**Work task**
Take the entries below and print, exactly, the stretch from the line containing "combinational_share_of_power_pct = 14.8" through the line containing "Same layout as", both included.
######
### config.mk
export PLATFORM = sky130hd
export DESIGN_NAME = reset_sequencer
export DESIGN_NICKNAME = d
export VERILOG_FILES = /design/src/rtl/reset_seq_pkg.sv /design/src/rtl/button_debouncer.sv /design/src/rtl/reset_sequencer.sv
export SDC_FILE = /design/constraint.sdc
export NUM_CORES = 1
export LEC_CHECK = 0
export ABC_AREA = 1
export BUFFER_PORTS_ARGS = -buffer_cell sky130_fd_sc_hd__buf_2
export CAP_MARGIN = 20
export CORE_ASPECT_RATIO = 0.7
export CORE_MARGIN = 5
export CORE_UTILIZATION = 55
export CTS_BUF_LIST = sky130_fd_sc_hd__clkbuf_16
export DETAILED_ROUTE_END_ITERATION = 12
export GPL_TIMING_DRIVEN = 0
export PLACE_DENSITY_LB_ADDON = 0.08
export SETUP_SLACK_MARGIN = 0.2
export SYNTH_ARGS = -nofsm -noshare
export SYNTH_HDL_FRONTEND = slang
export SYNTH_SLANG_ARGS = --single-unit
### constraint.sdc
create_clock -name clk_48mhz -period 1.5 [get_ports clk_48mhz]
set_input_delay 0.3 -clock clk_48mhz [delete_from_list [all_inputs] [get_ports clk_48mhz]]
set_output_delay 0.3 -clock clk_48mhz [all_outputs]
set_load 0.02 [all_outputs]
######
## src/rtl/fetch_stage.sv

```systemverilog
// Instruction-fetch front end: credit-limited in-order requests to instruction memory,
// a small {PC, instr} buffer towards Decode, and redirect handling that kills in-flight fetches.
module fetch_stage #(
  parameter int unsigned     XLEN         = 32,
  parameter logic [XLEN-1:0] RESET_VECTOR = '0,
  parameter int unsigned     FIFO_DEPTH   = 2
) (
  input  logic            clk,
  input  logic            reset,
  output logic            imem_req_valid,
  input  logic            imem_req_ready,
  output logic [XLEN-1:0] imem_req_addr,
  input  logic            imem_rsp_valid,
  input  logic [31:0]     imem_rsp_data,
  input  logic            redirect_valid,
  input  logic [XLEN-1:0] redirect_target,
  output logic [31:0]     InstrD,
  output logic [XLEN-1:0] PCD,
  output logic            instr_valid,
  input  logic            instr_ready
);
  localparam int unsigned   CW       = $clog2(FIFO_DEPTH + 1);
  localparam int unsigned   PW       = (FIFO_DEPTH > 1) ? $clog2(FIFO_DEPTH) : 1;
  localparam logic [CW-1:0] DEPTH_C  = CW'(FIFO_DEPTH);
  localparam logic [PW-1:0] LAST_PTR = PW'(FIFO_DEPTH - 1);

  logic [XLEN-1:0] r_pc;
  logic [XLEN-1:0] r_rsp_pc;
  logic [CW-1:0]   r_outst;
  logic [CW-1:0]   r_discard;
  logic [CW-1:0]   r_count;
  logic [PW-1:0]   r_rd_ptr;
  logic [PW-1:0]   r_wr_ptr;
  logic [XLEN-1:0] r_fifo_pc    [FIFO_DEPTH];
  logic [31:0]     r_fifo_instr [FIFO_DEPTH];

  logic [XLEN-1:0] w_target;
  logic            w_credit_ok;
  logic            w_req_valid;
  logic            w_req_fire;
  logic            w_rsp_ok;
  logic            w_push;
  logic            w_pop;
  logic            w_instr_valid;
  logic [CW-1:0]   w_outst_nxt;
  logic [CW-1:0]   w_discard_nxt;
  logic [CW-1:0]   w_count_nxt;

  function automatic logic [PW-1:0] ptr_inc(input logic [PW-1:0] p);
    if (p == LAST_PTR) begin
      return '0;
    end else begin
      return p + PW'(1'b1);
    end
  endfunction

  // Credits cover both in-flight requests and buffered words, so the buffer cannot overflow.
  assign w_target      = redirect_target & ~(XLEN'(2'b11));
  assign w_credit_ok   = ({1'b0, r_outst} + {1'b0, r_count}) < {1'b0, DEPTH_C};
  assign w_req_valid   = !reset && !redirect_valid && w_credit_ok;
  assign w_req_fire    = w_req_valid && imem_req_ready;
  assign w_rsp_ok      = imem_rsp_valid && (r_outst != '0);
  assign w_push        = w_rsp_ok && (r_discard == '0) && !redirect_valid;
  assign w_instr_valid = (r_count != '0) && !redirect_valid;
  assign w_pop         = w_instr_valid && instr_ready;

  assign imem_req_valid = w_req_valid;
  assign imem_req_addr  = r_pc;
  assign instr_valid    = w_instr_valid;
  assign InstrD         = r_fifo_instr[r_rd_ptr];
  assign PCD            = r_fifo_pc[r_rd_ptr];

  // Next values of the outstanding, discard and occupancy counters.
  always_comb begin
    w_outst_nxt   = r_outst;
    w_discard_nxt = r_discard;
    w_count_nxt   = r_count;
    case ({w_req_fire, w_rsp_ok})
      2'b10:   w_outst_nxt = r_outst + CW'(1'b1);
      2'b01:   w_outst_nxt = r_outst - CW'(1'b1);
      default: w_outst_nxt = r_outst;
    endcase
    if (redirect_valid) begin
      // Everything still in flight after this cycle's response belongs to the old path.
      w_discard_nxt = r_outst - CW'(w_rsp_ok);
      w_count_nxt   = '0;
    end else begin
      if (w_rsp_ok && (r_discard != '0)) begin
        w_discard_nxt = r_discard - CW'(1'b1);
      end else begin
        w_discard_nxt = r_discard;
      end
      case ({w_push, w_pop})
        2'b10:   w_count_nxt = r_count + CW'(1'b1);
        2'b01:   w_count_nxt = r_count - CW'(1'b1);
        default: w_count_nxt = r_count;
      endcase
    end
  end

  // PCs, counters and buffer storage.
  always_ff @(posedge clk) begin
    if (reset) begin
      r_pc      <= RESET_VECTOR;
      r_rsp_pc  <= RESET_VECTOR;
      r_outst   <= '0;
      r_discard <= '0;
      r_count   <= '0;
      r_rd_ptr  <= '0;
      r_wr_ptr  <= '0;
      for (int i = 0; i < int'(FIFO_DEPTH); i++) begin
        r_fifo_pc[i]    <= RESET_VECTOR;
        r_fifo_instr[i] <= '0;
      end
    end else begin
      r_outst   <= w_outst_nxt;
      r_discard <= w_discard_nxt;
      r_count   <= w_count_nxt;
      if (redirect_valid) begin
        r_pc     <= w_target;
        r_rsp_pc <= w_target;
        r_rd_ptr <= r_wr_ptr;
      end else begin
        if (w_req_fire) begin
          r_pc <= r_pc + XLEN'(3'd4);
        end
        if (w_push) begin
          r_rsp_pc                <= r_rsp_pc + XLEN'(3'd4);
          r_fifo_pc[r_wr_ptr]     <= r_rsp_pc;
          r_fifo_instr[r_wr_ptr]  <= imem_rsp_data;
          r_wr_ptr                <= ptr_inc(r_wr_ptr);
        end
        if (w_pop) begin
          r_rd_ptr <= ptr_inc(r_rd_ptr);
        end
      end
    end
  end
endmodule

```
######
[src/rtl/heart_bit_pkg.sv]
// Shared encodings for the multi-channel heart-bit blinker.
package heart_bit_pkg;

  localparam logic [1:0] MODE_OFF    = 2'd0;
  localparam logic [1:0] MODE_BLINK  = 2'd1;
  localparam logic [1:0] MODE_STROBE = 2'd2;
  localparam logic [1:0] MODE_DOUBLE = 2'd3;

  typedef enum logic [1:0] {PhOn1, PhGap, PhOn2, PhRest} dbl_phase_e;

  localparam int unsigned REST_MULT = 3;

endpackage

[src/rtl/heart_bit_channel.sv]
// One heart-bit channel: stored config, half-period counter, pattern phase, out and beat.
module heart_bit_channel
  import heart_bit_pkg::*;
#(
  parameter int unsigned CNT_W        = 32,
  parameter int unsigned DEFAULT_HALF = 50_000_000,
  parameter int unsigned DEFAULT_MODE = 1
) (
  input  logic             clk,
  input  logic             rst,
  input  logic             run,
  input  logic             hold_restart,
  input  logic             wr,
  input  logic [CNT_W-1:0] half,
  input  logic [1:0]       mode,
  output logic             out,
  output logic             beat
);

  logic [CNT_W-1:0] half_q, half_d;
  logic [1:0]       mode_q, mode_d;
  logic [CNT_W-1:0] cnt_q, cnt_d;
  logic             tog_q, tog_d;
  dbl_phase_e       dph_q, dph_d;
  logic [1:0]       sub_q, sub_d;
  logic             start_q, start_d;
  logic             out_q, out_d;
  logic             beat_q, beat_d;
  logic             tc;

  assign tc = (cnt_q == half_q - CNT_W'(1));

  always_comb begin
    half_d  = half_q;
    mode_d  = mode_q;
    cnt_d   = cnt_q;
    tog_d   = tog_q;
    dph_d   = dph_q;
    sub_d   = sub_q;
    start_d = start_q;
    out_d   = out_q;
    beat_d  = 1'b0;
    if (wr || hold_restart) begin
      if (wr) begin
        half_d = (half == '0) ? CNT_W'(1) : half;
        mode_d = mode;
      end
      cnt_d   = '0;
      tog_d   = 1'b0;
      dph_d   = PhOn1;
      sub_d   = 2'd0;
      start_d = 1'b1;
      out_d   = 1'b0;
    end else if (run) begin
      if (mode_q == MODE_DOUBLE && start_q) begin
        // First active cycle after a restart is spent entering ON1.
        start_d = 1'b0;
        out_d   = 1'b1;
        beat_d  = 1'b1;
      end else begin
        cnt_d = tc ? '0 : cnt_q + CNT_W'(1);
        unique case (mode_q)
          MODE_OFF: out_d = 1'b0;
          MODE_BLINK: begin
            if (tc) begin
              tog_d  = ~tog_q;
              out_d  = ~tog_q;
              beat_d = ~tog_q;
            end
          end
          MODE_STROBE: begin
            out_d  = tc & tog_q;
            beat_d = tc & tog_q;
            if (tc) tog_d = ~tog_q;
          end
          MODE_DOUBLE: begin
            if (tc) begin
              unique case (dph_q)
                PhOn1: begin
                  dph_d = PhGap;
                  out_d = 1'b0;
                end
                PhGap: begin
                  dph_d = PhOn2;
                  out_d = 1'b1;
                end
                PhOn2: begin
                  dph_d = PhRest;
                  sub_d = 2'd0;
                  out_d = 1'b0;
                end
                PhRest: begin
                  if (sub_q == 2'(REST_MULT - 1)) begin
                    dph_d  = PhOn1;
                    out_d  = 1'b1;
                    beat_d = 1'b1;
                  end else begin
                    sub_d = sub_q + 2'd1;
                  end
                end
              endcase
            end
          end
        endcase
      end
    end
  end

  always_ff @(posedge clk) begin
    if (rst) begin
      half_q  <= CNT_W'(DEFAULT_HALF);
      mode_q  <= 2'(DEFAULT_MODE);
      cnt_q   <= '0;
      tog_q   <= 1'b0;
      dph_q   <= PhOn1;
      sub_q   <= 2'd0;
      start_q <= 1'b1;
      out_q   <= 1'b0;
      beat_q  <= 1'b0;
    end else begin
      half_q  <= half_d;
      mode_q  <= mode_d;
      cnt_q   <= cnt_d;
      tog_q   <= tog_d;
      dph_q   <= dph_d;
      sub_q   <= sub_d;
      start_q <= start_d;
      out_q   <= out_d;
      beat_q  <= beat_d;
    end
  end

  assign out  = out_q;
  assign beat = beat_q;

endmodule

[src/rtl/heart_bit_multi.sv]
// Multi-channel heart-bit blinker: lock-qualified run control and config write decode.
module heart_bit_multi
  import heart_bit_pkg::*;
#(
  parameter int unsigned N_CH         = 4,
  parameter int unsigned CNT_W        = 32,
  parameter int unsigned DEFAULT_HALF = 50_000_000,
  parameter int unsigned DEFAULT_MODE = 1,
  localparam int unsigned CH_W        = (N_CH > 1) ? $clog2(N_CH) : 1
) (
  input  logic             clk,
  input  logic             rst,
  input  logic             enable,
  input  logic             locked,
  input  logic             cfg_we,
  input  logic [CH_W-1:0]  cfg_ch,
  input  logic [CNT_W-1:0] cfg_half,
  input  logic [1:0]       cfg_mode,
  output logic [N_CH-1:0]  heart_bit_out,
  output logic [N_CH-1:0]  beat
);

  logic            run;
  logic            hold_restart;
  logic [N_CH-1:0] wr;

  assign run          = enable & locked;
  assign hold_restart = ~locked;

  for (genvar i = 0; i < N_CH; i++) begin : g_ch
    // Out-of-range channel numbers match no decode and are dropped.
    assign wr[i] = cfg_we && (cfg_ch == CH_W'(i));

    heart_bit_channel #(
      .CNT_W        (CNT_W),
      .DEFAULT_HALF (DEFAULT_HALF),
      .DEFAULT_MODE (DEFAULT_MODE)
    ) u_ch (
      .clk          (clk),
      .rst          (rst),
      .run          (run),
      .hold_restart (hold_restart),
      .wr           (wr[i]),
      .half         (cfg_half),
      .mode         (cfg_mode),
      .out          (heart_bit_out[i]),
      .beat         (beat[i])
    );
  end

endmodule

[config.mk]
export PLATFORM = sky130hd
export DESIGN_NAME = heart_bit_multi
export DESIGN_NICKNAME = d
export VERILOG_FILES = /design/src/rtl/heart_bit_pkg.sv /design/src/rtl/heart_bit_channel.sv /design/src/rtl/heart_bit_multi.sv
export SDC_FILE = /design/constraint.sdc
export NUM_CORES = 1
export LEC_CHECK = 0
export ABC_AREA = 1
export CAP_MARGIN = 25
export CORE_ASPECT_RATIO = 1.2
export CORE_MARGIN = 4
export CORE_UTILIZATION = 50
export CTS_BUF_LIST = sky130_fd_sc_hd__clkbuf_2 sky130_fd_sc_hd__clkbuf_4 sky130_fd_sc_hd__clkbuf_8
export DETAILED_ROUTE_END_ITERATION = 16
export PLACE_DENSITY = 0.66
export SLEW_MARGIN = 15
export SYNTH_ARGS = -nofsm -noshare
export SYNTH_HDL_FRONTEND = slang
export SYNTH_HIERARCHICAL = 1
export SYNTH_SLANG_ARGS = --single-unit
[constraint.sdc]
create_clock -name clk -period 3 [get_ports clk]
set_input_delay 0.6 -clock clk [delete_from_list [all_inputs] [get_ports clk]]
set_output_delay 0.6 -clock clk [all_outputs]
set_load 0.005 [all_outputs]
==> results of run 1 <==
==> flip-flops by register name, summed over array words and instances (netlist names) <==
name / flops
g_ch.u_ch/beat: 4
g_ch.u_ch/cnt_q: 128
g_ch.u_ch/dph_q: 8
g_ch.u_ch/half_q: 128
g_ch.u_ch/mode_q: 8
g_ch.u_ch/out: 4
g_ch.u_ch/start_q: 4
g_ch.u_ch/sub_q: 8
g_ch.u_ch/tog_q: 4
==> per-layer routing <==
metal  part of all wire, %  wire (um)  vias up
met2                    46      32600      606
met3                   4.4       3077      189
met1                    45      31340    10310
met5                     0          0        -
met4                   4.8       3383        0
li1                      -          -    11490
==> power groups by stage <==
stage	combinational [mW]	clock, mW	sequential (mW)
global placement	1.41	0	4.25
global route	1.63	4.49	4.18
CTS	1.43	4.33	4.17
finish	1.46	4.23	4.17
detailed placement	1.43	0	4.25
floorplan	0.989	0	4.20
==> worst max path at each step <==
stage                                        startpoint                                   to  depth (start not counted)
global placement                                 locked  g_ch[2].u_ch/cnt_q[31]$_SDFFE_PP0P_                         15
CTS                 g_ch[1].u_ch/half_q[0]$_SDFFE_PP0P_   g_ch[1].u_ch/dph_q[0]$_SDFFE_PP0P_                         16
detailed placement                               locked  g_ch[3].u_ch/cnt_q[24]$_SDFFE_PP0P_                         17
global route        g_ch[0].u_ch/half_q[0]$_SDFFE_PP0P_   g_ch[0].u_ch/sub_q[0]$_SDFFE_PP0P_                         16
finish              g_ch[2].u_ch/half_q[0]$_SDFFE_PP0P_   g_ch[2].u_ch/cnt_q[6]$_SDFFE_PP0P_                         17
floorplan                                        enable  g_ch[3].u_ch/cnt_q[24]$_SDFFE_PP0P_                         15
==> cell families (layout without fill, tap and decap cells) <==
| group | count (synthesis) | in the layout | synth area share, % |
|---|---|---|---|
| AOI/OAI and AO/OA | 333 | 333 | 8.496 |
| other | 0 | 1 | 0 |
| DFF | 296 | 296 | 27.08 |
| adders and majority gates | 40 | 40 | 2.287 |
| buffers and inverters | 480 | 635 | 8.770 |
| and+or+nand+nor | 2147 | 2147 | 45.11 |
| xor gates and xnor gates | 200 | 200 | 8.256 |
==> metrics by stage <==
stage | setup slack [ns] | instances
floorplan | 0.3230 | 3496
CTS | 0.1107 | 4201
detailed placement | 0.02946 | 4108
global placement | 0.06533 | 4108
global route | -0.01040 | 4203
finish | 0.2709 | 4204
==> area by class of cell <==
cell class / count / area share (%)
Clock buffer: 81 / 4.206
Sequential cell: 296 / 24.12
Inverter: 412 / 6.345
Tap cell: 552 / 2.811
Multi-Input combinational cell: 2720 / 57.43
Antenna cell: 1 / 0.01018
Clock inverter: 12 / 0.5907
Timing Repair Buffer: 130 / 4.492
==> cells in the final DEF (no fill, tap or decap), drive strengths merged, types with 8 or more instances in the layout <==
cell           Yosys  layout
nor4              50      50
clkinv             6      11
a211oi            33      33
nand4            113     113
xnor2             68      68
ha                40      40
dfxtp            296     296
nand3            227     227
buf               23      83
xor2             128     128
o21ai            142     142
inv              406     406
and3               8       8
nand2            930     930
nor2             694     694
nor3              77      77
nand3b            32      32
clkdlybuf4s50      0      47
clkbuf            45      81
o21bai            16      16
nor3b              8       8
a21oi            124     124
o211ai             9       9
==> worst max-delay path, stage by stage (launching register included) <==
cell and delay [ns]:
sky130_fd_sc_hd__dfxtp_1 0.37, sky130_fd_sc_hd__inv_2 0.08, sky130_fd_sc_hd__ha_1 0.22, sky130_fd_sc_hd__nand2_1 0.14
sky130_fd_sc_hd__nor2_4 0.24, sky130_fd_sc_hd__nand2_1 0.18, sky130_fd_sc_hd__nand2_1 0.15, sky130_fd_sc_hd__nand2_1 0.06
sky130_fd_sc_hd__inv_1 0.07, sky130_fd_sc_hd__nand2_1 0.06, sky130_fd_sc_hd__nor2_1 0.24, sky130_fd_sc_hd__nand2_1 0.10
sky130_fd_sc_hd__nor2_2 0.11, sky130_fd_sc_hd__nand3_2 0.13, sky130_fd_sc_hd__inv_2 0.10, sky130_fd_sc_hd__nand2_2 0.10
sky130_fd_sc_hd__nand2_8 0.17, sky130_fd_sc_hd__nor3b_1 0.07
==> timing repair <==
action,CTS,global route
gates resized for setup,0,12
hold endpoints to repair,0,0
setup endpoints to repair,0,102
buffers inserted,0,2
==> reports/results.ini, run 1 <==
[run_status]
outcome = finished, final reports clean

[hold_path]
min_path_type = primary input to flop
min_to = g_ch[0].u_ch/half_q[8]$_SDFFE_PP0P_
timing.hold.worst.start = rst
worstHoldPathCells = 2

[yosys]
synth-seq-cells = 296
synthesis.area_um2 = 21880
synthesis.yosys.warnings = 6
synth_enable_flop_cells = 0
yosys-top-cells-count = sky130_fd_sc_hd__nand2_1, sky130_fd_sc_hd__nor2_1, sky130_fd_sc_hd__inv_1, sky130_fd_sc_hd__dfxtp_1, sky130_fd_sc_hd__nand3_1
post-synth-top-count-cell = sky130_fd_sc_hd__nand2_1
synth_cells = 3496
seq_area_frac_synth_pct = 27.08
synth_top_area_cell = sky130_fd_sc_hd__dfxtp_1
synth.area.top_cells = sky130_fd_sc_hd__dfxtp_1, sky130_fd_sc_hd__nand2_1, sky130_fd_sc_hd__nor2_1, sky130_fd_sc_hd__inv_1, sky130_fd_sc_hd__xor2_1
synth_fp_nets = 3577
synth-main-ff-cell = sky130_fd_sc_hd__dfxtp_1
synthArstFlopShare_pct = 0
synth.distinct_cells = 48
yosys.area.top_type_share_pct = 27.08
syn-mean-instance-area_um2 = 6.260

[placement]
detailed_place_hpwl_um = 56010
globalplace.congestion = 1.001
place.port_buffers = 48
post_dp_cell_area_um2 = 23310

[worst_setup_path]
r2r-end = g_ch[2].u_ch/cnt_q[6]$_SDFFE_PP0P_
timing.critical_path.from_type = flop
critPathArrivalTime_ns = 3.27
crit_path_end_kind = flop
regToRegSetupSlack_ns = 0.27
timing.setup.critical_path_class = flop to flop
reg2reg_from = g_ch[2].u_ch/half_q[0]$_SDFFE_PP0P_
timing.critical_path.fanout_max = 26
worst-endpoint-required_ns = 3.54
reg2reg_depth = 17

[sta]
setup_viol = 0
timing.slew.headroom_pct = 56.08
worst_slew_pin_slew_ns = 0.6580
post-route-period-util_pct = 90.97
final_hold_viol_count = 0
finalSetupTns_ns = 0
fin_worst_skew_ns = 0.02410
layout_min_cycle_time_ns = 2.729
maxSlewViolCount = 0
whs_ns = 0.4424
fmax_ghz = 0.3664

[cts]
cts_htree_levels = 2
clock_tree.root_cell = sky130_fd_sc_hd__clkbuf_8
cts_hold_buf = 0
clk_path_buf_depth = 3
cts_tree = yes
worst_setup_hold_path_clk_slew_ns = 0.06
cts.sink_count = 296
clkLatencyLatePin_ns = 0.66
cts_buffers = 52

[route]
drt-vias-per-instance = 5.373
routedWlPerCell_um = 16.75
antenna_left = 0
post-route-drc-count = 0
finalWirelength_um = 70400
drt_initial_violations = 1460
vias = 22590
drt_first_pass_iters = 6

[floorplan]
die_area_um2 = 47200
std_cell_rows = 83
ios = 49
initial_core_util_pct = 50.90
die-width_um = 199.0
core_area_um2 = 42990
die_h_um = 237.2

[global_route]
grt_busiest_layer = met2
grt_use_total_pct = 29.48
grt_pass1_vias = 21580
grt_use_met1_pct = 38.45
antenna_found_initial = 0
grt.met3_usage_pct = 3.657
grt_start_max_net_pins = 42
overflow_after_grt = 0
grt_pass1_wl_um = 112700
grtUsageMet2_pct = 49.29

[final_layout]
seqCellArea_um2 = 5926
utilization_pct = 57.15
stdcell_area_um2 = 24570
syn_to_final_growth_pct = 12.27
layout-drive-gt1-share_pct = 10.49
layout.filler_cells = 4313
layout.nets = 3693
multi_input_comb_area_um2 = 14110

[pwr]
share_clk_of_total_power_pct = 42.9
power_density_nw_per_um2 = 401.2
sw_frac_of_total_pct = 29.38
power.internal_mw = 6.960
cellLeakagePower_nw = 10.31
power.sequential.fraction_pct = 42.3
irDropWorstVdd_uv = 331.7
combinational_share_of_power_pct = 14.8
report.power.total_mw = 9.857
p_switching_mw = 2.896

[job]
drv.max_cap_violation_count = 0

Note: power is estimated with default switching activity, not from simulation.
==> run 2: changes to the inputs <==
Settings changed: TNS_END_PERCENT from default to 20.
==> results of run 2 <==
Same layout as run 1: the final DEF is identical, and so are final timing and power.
######
**Solved exercise**
combinational_share_of_power_pct = 14.8
report.power.total_mw = 9.857
p_switching_mw = 2.896

[job]
drv.max_cap_violation_count = 0

Note: power is estimated with default switching activity, not from simulation.
==> run 2: changes to the inputs <==
Settings changed: TNS_END_PERCENT from default to 20.
==> results of run 2 <==
Same layout as run 1: the final DEF is identical, and so are final timing and power.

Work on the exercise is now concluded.